- Born: 24 January 1803
- Died: 24 July 1874 (aged 71)

= Benjamin Wrigglesworth Beatson =

Benjamin Wrigglesworth Beatson (24 January 1803 – 24 July 1874) was an English classical scholar.

Beatson was born in London, the son of Anby Beatson, a Cheapside merchant. He was educated first at Merchant Taylors' School, and afterwards at Pembroke College, Cambridge, where he graduated B.A. in 1825 and M.A. in 1828. He was elected a fellow of his college soon after taking his first degree, and was senior fellow at the time of his death (24 July 1874).
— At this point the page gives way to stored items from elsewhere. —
`src/gear_travel_pkg.sv`:
```
// shared constants for the gear select and travel guard block
`default_nettype none
package gear_travel_pkg;
  // apb byte offsets
  localparam logic [7:0] OFF_CTRL = 8'h00;
  localparam logic [7:0] OFF_MARGIN = 8'h04;
  localparam logic [7:0] OFF_PPR = 8'h08;
  localparam logic [7:0] OFF_NUM1 = 8'h0c;
  localparam logic [7:0] OFF_NUM4 = 8'h18;
  localparam logic [7:0] OFF_DEN = 8'h1c;
  localparam logic [7:0] OFF_ENC_RES = 8'h20;
  localparam logic [7:0] OFF_STATUS = 8'h24;
  localparam logic [7:0] OFF_IRQ_STAT = 8'h28;
  localparam logic [7:0] OFF_IRQ_MASK = 8'h2c;
  localparam logic [7:0] OFF_CMD_POS = 8'h30;
  localparam logic [7:0] OFF_SPAN_MIN = 8'h34;
  localparam logic [7:0] OFF_SPAN_MAX = 8'h38;
  localparam logic [7:0] OFF_ALM_CLR = 8'h3c;
  // setting limits
  localparam logic [9:0] MARGIN_MAX = 10'h3e8;
  localparam logic [20:0] PPR_MAX = 21'h10_0000;
  localparam logic [30:0] GEAR_MAX = 31'h4000_0000;
  localparam logic [30:0] DEN_MIN = 31'h0000_0001;
  localparam logic [30:0] GEAR_UNITY = 31'h0000_0001;
  localparam logic [40:0] MARGIN_DIV = 41'h000_0000_000a;
  localparam logic [1:0] OTS_IMMEDIATE = 2'h2;
  // reset values (plain defaults)
  localparam logic [30:0] ENC_RES_RST = 31'h0002_0000;
  localparam logic [30:0] NUM_RST = 31'h0000_0000;
  localparam logic [30:0] DEN_RST = 31'h0000_2710;
  localparam logic [20:0] PPR_RST = 21'h00_0000;
  localparam logic [9:0] MARGIN_RST = 10'h00a;
  // ctrl fields
  localparam int CTRL_ASEQ_LSB = 0;
  localparam int CTRL_ASEQ_W = 4;
  localparam int CTRL_OTS_LSB = 4;
  localparam int CTRL_OTS_W = 2;
  // interrupt bits
  localparam int IRQ_W = 3;
  localparam int IRQ_ALARM = 0;
  localparam int IRQ_SPAN_CLR = 1;
  localparam int IRQ_OT_STOP = 2;
  // over-travel stop sequencer
  typedef enum logic [1:0] {
    OT_IDLE = 2'b00,
    OT_DECEL = 2'b01,
    OT_HELD = 2'b10
  } ot_state_type;
endpackage
`default_nettype wire

```
`src/gear_select_and_travel_guard.sv`:
```
// electronic gear selection, command scaling and travel-range guard
`timescale 1ns/100ps
`default_nettype none
module gear_select_and_travel_guard (
  input wire logic clk,
  input wire logic sys_rst,
  input wire logic psel,
  input wire logic penable,
  input wire logic pwrite,
  input wire logic [7:0] paddr,
  input wire logic [31:0] pwdata,
  output logic [31:0] prdata,
  output logic pready,
  output logic pslverr,
  input wire logic servo_on,
  input wire logic full_closed_mode,
  input wire logic front_trial_run,
  input wire logic freq_resp_active,
  input wire logic comm_trial_run,
  input wire logic deviation_clear,
  input wire logic forward_overtravel_input,
  input wire logic reverse_overtravel_input,
  input wire logic speed_low,
  input wire logic gear_select_a,
  input wire logic gear_select_b,
  input wire logic cmd_pulse,
  input wire logic cmd_dir,
  input wire logic signed [31:0] motor_pos,
  output logic step_pulse,
  output logic step_dir,
  output logic alarm_stop_req,
  output logic [3:0] alarm_stop_mode,
  output logic immediate_stop,
  output logic deviation_clear_out,
  output logic irq
);
  // settings registers
  logic [3:0] alarm_seq_r;
  logic [1:0] ot_seq_r;
  logic [9:0] margin_r;
  logic [20:0] ppr_r;
  logic [30:0] num_r [4];
  logic [30:0] den_r;
  logic [30:0] enc_res_r;
  logic [2:0] irq_stat_r;
  logic [2:0] irq_mask_r;
  logic [31:0] prdata_r;
  // datapath state
  logic [1:0] sel_idx_r;
  logic signed [40:0] acc_r;
  logic signed [31:0] cmd_pos_r;
  logic signed [31:0] span_min_r;
  logic signed [31:0] span_max_r;
  logic [37:0] margin_cnt_r;
  logic alarm_r;
  logic init_r;
  logic trial_d_r;
  logic step_r;
  logic step_dir_r;
  logic [3:0] stop_mode_r;
  logic dev_clr_r;
  gear_travel_pkg::ot_state_type ot_state_r;
  gear_travel_pkg::ot_state_type ot_state_nxt;

  // apb decode
  wire logic acc_ph = psel & penable;
  wire logic wr_en = acc_ph & pwrite;
  wire logic setup_rd = psel & ~penable & ~pwrite;
  wire logic hit_ctrl = paddr == gear_travel_pkg::OFF_CTRL;
  wire logic hit_margin = paddr == gear_travel_pkg::OFF_MARGIN;
  wire logic hit_ppr = paddr == gear_travel_pkg::OFF_PPR;
  wire logic hit_num = paddr >= gear_travel_pkg::OFF_NUM1 &&
                       paddr <= gear_travel_pkg::OFF_NUM4 && paddr[1:0] == 2'h0;
  wire logic hit_den = paddr == gear_travel_pkg::OFF_DEN;
  wire logic hit_enc = paddr == gear_travel_pkg::OFF_ENC_RES;
  wire logic hit_stat = paddr == gear_travel_pkg::OFF_STATUS;
  wire logic hit_istat = paddr == gear_travel_pkg::OFF_IRQ_STAT;
  wire logic hit_imask = paddr == gear_travel_pkg::OFF_IRQ_MASK;
  wire logic hit_cpos = paddr == gear_travel_pkg::OFF_CMD_POS;
  wire logic hit_smin = paddr == gear_travel_pkg::OFF_SPAN_MIN;
  wire logic hit_smax = paddr == gear_travel_pkg::OFF_SPAN_MAX;
  wire logic hit_aclr = paddr == gear_travel_pkg::OFF_ALM_CLR;
  wire logic addr_hit = hit_ctrl | hit_margin | hit_ppr | hit_num | hit_den |
                        hit_enc | hit_stat | hit_istat | hit_imask | hit_cpos |
                        hit_smin | hit_smax | hit_aclr;
  wire logic [7:0] num_off = paddr - gear_travel_pkg::OFF_NUM1;
  wire logic [1:0] num_widx = num_off[3:2];

  // zero wait states; unmapped addresses answer with an error
  assign pready = acc_ph;
  assign pslverr = acc_ph & ~addr_hit;
  assign prdata = prdata_r;

  // write clamping keeps every setting inside its legal range
  wire logic [9:0] margin_wr = (pwdata[31:10] != 22'h0 ||
                                pwdata[9:0] > gear_travel_pkg::MARGIN_MAX) ?
                               gear_travel_pkg::MARGIN_MAX : pwdata[9:0];
  wire logic [20:0] ppr_wr = (pwdata[31:21] != 11'h0 ||
                              pwdata[20:0] > gear_travel_pkg::PPR_MAX) ?
                             gear_travel_pkg::PPR_MAX : pwdata[20:0];
  wire logic [30:0] gear_wr = (pwdata[31] ||
                               pwdata[30:0] > gear_travel_pkg::GEAR_MAX) ?
                              gear_travel_pkg::GEAR_MAX : pwdata[30:0];
  wire logic [30:0] den_wr = (gear_wr == 31'h0000_0000) ?
                             gear_travel_pkg::DEN_MIN : gear_wr;
  // a zero resolution would null the margin and the ppr and zero-numerator ratios, so zero maps to one
  localparam logic [30:0] DEN_ONE = gear_travel_pkg::DEN_MIN;

  // settings writes
  always_ff @(posedge clk) begin
    if (sys_rst) begin
      alarm_seq_r <= 4'h0;
      ot_seq_r <= 2'h0;
      margin_r <= gear_travel_pkg::MARGIN_RST;
      ppr_r <= gear_travel_pkg::PPR_RST;
      den_r <= gear_travel_pkg::DEN_RST;
      enc_res_r <= gear_travel_pkg::ENC_RES_RST;
      irq_mask_r <= 3'h0;
    end else if (wr_en) begin
      if (hit_ctrl) begin
        alarm_seq_r <= pwdata[gear_travel_pkg::CTRL_ASEQ_LSB +: gear_travel_pkg::CTRL_ASEQ_W];
        ot_seq_r <= pwdata[gear_travel_pkg::CTRL_OTS_LSB +: gear_travel_pkg::CTRL_OTS_W];
      end
      if (hit_margin) margin_r <= margin_wr;
      if (hit_ppr) ppr_r <= ppr_wr;
      if (hit_den) den_r <= den_wr;
      if (hit_enc) enc_res_r <= (gear_wr == 31'h0000_0000) ? DEN_ONE : gear_wr;
      if (hit_imask) irq_mask_r <= pwdata[2:0];
    end
  end

  // numerator bank, one word per gear slot
  always_ff @(posedge clk) begin
    if (sys_rst) begin
      for (int i = 0; i < 4; i++) num_r[i] <= gear_travel_pkg::NUM_RST;
    end else if (wr_en && hit_num) begin
      num_r[num_widx] <= gear_wr;
    end
  end

  // read mux, sampled in the setup cycle so prdata comes from a flop
  wire logic [31:0] status_word = {26'h0, ot_state_r, sel_idx_r, immediate_stop, alarm_r};
  wire logic [31:0] rd_mux =
    hit_ctrl ? {26'h0, ot_seq_r, alarm_seq_r} :
    hit_margin ? {22'h0, margin_r} :
    hit_ppr ? {11'h0, ppr_r} :
    hit_num ? {1'b0, num_r[num_widx]} :
    hit_den ? {1'b0, den_r} :
    hit_enc ? {1'b0, enc_res_r} :
    hit_stat ? status_word :
    hit_istat ? {29'h0, irq_stat_r} :
    hit_imask ? {29'h0, irq_mask_r} :
    hit_cpos ? cmd_pos_r :
    hit_smin ? span_min_r :
    hit_smax ? span_max_r : 32'h0000_0000;

  always_ff @(posedge clk) begin
    if (sys_rst) prdata_r <= 32'h0000_0000;
    else if (setup_rd) prdata_r <= rd_mux;
  end

  // gear slot follows the select inputs only while servo is on
  wire logic [1:0] sel_idx_nxt = servo_on ?
                                 {gear_select_b, gear_select_a} : sel_idx_r;
  always_ff @(posedge clk) begin
    if (sys_rst) sel_idx_r <= 2'h0;
    else sel_idx_r <= sel_idx_nxt;
  end

  // effective ratio: ppr wins unless zero or full-closed
  wire logic [30:0] sel_num = num_r[sel_idx_r];
  wire logic use_gear = ppr_r == 21'h00_0000 || full_closed_mode;
  wire logic unity = full_closed_mode && sel_num == 31'h0000_0000;
  wire logic [30:0] num_eff = !use_gear ? enc_res_r :
                              unity ? gear_travel_pkg::GEAR_UNITY :
                              (sel_num == 31'h0000_0000) ? enc_res_r : sel_num;
  wire logic [30:0] den_eff = !use_gear ? {10'h0, ppr_r} :
                              unity ? gear_travel_pkg::GEAR_UNITY : den_r;

  // span clear sources; power-up handled by init_r
  wire logic ot_in = forward_overtravel_input | reverse_overtravel_input;
  wire logic ot_seq_imm = ot_seq_r == gear_travel_pkg::OTS_IMMEDIATE;
  wire logic trial_edge = comm_trial_run ^ trial_d_r;
  wire logic span_clr = init_r | deviation_clear | (ot_in & ot_seq_imm) | trial_edge;

  // scaling accumulator: numerator per pulse, one motor count per denominator
  // limitation: at most one count leaves per cycle, so high ratios lag
  wire logic signed [40:0] num_s = $signed({10'h0, num_eff});
  wire logic signed [40:0] den_s = $signed({10'h0, den_eff});
  wire logic take = cmd_pulse & servo_on;
  wire logic emit_fwd = acc_r >= den_s;
  wire logic emit_rev = acc_r <= -den_s;
  wire logic signed [40:0] acc_add = !take ? 41'sh0 : (cmd_dir ? -num_s : num_s);
  wire logic signed [40:0] acc_sub = emit_fwd ? den_s : (emit_rev ? -den_s : 41'sh0);
  wire logic signed [40:0] acc_nxt = span_clr ? 41'sh0 : acc_r + acc_add - acc_sub;
  wire logic emit = (emit_fwd | emit_rev) & ~span_clr;
  wire logic signed [31:0] cmd_pos_nxt = span_clr ? motor_pos :
                                         !emit ? cmd_pos_r :
                                         emit_fwd ? cmd_pos_r + 32'sh1 : cmd_pos_r - 32'sh1;

  // commands widen the span in either direction; commands are never judged
  wire logic signed [31:0] span_min_nxt = span_clr ? motor_pos :
    (cmd_pos_nxt < span_min_r) ? cmd_pos_nxt : span_min_r;
  wire logic signed [31:0] span_max_nxt = span_clr ? motor_pos :
    (cmd_pos_nxt > span_max_r) ? cmd_pos_nxt : span_max_r;

  always_ff @(posedge clk) begin
    if (sys_rst) begin
      acc_r <= 41'sh0;
      cmd_pos_r <= 32'sh0;
      span_min_r <= 32'sh0;
      span_max_r <= 32'sh0;
      init_r <= 1'b1;
      trial_d_r <= 1'b0;
      step_r <= 1'b0;
      step_dir_r <= 1'b0;
    end else begin
      acc_r <= acc_nxt;
      cmd_pos_r <= cmd_pos_nxt;
      span_min_r <= span_min_nxt;
      span_max_r <= span_max_nxt;
      init_r <= 1'b0;
      trial_d_r <= comm_trial_run;
      step_r <= emit;
      step_dir_r <= emit ? emit_rev : step_dir_r;
    end
  end

  // margin in encoder counts: tenths of a revolution times resolution
  wire logic [40:0] margin_prod = 41'(margin_r) * 41'(enc_res_r);
  wire logic [40:0] margin_quot = margin_prod / gear_travel_pkg::MARGIN_DIV;
  wire logic [37:0] margin_cnt_nxt = margin_quot[37:0];
  always_ff @(posedge clk) begin
    if (sys_rst) margin_cnt_r <= 38'h0;
    else margin_cnt_r <= margin_cnt_nxt;
  end

  // permitted range is span plus margin on each side
  wire logic signed [39:0] margin_s = $signed({2'b00, margin_cnt_r});
  wire logic signed [39:0] pos_x = 40'(motor_pos);
  wire logic signed [39:0] hi_bound = 40'(span_max_r) + margin_s;
  wire logic signed [39:0] lo_bound = 40'(span_min_r) - margin_s;
  wire logic out_of_range = pos_x > hi_bound || pos_x < lo_bound;
  wire logic guard_on = servo_on & ~init_r &
                        ~front_trial_run & ~freq_resp_active;
  wire logic alarm_evt = guard_on & out_of_range & ~alarm_r;
  wire logic alm_clr = wr_en & hit_aclr & pwdata[0];

  // alarm latch; a new trip beats a software clear
  always_ff @(posedge clk) begin
    if (sys_rst) begin
      alarm_r <= 1'b0;
      stop_mode_r <= 4'h0;
    end else begin
      alarm_r <= alarm_evt | (alarm_r & ~alm_clr);
      stop_mode_r <= alarm_evt ? alarm_seq_r : stop_mode_r;
    end
  end

  // over-travel immediate stop: clear deviation entering and leaving decel
  always_comb begin
    ot_state_nxt = ot_state_r;
    unique case (ot_state_r)
      gear_travel_pkg::OT_IDLE: begin
        if (ot_in && ot_seq_imm && servo_on) ot_state_nxt = gear_travel_pkg::OT_DECEL;
      end
      gear_travel_pkg::OT_DECEL: begin
        if (speed_low) ot_state_nxt = gear_travel_pkg::OT_HELD;
      end
      gear_travel_pkg::OT_HELD: begin
        if (!ot_in) ot_state_nxt = gear_travel_pkg::OT_IDLE;
      end
      default: ot_state_nxt = gear_travel_pkg::OT_IDLE;
    endcase
  end
  wire logic ot_move = ot_state_nxt != ot_state_r && ot_state_nxt != gear_travel_pkg::OT_IDLE;

  always_ff @(posedge clk) begin
    if (sys_rst) begin
      ot_state_r <= gear_travel_pkg::OT_IDLE;
      dev_clr_r <= 1'b0;
    end else begin
      ot_state_r <= ot_state_nxt;
      dev_clr_r <= ot_move;
    end
  end

  // sticky events; a read clears only bits it returned, so late sets survive
  wire logic [2:0] irq_evt = {ot_move & ot_state_nxt == gear_travel_pkg::OT_DECEL,
                              span_clr & ~init_r, alarm_evt};
  wire logic [2:0] irq_rclr = (acc_ph & ~pwrite & hit_istat) ? prdata_r[2:0] : 3'h0;
  always_ff @(posedge clk) begin
    if (sys_rst) irq_stat_r <= 3'h0;
    else irq_stat_r <= (irq_stat_r & ~irq_rclr) | irq_evt;
  end

  // outputs
  assign irq = |(irq_stat_r & irq_mask_r);
  assign step_pulse = step_r;
  assign step_dir = step_dir_r;
  assign alarm_stop_req = alarm_r;
  assign alarm_stop_mode = stop_mode_r;
  assign immediate_stop = ot_state_r == gear_travel_pkg::OT_DECEL;
  assign deviation_clear_out = dev_clr_r;
endmodule
`default_nettype wire

```
[config.mk]
export PLATFORM = sky130hd
export DESIGN_NAME = dfm_fault_monitor
export DESIGN_NICKNAME = d
export VERILOG_FILES = /design/src/dfm_fault_monitor.v
export VERILOG_INCLUDE_DIRS = /design/src
export SDC_FILE = /design/constraint.sdc
export NUM_CORES = 2
export LEC_CHECK = 0
export BUFFER_PORTS_ARGS = -buffer_cell sky130_fd_sc_hd__buf_4
export CAP_MARGIN = 20
export CORE_ASPECT_RATIO = 0.75
export CORE_MARGIN = 1.5
export CORE_UTILIZATION = 43
export CTS_BUF_LIST = sky130_fd_sc_hd__clkbuf_16
export CTS_CLUSTER_DIAMETER = 100
export CTS_CLUSTER_SIZE = 10
export DETAILED_ROUTE_END_ITERATION = 16
export HOLD_SLACK_MARGIN = 0.1
export PLACE_DENSITY_LB_ADDON = 0.1
export SLEW_MARGIN = 10
export SYNTH_ARGS = -nofsm -noshare
export SYNTH_HDL_FRONTEND = slang
export SYNTH_SLANG_ARGS = --single-unit
[constraint.sdc]
create_clock -name hclk -period 23.5 [get_ports hclk]
set_clock_uncertainty 0.15 [all_clocks]
set_input_delay 4.7 -clock hclk [delete_from_list [all_inputs] [get_ports hclk]]
set_output_delay 4.7 -clock hclk [all_outputs]
set_load 0.05 [all_outputs]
He compiled the Index Græcitatis Æschyleæ, which was published at Cambridge in 1830 in the first volume of the Index in Tragicos Græcos. An edition of Robert Ainsworth's Thesaurus Linguæ Latinæ, revised by Beatson, was issued in 1829, and republished in 1830 and in 1860.

His other works were:
1. Progressive Exercises on the Composition of Greek Iambic Verse . . . For the use of King's School, Canterbury, Cambridge, 1836; a popular school book, which reached a tenth edition in 1871
2. Exercises on Latin Prose Composition, 1840.
3. Lessons in Ancient History, 1853.
4. An edition of Demosthenes' Oration against the Law of Leptines, 1864.